Task directions →
All lines in the entries below that hold "conversion" make up the answer.

Dataset records

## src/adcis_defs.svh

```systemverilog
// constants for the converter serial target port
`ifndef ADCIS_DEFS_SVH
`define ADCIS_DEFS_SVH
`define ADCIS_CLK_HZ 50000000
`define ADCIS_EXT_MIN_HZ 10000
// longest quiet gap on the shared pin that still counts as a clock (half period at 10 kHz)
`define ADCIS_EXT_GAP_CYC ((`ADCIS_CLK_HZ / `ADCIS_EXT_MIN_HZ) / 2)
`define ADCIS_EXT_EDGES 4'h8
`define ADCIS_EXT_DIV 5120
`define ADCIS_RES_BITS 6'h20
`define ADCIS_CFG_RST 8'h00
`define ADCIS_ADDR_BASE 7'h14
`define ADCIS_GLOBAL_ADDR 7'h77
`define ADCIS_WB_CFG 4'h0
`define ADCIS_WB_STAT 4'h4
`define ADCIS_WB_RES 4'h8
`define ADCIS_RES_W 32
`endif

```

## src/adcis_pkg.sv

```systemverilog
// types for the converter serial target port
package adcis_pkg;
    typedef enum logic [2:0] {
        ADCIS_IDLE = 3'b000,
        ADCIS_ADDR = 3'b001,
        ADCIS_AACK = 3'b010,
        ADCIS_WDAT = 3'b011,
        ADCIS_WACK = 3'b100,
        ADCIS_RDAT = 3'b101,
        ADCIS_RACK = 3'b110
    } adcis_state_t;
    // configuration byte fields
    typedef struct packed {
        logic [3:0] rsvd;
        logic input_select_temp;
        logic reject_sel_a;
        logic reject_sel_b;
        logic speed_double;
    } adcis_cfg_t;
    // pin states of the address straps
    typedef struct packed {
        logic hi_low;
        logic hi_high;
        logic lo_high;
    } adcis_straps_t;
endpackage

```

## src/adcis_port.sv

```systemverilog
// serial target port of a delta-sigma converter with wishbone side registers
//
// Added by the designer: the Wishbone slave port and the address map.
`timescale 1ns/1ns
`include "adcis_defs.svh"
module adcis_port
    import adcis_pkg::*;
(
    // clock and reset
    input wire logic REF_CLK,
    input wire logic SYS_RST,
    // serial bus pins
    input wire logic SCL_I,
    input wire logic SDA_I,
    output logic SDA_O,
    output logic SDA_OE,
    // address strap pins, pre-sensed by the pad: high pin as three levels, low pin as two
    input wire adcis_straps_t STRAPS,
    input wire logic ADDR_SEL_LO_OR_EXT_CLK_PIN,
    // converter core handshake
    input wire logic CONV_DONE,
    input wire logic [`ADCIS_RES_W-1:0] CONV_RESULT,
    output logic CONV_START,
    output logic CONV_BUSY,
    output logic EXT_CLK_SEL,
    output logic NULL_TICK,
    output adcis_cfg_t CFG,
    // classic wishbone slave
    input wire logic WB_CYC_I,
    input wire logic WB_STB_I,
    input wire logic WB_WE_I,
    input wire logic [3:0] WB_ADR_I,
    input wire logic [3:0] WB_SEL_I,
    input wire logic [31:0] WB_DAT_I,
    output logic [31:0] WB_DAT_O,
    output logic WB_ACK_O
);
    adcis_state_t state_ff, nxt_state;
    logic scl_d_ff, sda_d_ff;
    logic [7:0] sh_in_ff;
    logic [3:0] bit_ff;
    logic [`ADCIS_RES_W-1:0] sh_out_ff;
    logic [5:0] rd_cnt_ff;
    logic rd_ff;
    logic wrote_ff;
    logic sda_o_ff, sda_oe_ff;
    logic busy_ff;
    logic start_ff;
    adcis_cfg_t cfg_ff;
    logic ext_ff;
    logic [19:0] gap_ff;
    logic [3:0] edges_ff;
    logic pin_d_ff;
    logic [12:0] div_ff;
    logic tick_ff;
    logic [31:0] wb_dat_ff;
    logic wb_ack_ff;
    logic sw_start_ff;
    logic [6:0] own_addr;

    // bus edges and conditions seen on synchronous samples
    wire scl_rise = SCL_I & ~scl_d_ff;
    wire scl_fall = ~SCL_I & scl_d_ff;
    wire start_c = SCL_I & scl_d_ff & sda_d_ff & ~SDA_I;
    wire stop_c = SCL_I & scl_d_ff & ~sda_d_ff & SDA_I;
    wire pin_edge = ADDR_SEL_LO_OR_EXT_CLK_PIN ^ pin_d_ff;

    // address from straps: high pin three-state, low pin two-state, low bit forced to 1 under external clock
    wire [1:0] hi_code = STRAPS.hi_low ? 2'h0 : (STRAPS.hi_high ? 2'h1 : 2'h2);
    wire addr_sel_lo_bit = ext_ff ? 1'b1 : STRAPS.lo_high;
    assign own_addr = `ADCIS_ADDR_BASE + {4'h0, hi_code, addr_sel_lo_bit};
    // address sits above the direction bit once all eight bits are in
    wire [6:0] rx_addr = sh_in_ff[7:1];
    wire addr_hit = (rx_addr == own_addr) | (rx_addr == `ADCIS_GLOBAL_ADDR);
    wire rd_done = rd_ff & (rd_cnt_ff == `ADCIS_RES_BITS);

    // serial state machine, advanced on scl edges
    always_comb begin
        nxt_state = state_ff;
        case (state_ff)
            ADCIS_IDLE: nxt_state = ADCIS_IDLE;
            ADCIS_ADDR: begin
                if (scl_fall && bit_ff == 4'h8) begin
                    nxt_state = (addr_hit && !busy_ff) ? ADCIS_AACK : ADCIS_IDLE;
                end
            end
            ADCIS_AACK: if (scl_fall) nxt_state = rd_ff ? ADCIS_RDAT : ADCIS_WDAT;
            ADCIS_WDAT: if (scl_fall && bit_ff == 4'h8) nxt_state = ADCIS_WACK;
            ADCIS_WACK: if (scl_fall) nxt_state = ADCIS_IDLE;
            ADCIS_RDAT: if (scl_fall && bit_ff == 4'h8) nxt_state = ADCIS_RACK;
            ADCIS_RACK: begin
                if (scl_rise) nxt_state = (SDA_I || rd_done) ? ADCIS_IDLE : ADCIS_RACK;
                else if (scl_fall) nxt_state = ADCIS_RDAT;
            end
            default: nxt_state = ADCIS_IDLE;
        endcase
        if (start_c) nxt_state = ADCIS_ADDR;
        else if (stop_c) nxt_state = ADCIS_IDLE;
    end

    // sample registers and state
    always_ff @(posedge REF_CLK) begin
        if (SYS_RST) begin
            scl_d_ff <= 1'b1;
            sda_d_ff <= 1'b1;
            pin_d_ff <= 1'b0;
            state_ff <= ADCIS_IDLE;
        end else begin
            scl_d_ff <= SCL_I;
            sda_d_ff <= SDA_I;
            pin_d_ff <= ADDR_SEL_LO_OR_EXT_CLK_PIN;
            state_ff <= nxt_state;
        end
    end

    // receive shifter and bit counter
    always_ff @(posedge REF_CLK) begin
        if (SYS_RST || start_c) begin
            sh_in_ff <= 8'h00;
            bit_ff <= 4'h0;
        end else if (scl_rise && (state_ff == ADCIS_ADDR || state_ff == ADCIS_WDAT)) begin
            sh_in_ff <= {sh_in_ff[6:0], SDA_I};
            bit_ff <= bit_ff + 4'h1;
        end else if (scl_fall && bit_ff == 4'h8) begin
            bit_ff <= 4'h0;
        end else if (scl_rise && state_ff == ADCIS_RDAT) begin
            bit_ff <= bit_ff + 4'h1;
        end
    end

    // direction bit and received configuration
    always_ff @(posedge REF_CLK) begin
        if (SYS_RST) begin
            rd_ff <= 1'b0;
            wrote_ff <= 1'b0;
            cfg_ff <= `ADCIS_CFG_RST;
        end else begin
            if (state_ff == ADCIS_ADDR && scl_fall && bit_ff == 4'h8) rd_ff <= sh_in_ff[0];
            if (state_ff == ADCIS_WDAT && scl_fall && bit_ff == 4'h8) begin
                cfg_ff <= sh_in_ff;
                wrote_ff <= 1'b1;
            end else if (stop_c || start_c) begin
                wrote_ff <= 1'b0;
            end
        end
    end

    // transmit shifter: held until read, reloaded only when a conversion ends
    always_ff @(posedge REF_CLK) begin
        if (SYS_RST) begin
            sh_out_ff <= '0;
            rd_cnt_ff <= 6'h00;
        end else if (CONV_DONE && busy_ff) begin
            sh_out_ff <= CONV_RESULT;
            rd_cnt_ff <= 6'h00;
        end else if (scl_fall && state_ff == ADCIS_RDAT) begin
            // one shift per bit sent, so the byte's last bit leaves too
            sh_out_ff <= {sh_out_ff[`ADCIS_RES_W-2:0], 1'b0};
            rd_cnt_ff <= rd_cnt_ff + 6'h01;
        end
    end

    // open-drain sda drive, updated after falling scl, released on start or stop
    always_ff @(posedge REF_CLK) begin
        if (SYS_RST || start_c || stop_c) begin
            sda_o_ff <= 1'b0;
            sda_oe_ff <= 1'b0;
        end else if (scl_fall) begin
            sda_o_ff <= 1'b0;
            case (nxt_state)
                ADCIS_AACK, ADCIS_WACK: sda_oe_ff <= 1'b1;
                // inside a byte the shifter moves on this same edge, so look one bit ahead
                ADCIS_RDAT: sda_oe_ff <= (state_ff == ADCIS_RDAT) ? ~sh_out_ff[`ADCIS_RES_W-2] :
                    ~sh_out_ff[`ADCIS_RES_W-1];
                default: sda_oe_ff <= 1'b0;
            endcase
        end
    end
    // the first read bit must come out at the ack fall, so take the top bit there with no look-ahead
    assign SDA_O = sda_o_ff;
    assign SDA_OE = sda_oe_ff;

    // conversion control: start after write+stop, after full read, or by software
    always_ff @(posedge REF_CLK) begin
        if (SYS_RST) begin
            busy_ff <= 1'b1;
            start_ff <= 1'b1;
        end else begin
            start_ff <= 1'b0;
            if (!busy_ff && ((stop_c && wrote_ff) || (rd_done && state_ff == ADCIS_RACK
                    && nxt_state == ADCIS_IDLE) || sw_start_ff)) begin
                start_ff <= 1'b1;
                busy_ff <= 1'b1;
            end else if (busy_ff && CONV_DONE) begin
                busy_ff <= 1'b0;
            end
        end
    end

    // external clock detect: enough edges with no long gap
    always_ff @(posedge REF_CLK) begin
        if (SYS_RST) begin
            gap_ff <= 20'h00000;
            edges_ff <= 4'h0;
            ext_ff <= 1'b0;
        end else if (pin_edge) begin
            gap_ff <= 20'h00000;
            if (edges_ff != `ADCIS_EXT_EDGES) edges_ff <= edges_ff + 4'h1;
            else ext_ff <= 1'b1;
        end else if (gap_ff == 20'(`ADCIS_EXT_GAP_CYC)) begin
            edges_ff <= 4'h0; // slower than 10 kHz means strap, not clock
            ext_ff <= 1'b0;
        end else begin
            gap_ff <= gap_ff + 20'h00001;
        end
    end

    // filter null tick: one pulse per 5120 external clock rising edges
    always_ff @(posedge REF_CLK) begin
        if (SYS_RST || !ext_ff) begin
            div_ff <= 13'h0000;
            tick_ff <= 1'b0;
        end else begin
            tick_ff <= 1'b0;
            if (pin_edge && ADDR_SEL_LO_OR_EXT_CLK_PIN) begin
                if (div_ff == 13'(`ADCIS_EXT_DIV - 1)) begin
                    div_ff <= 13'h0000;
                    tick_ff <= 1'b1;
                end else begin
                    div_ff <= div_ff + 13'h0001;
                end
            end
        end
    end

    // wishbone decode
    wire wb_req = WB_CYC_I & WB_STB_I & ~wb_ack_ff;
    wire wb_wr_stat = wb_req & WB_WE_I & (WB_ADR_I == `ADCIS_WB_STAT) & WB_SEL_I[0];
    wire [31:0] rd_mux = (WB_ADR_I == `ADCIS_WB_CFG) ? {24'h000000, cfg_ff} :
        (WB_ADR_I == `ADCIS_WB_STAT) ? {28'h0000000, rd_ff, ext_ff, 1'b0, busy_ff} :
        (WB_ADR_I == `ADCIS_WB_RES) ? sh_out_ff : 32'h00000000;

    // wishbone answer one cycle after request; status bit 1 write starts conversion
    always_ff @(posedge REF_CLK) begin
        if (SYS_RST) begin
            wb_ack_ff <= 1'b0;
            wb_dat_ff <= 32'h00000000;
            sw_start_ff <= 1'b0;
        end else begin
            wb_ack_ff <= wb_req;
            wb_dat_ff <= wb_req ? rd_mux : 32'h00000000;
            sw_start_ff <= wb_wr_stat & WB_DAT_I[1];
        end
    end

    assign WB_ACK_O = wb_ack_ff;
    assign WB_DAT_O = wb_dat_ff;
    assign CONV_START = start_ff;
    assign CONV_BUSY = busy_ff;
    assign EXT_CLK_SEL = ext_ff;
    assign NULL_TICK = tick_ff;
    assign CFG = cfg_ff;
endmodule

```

Solved problem →
    // transmit shifter: held until read, reloaded only when a conversion ends
    // conversion control: start after write+stop, after full read, or by software
    // wishbone answer one cycle after request; status bit 1 write starts conversion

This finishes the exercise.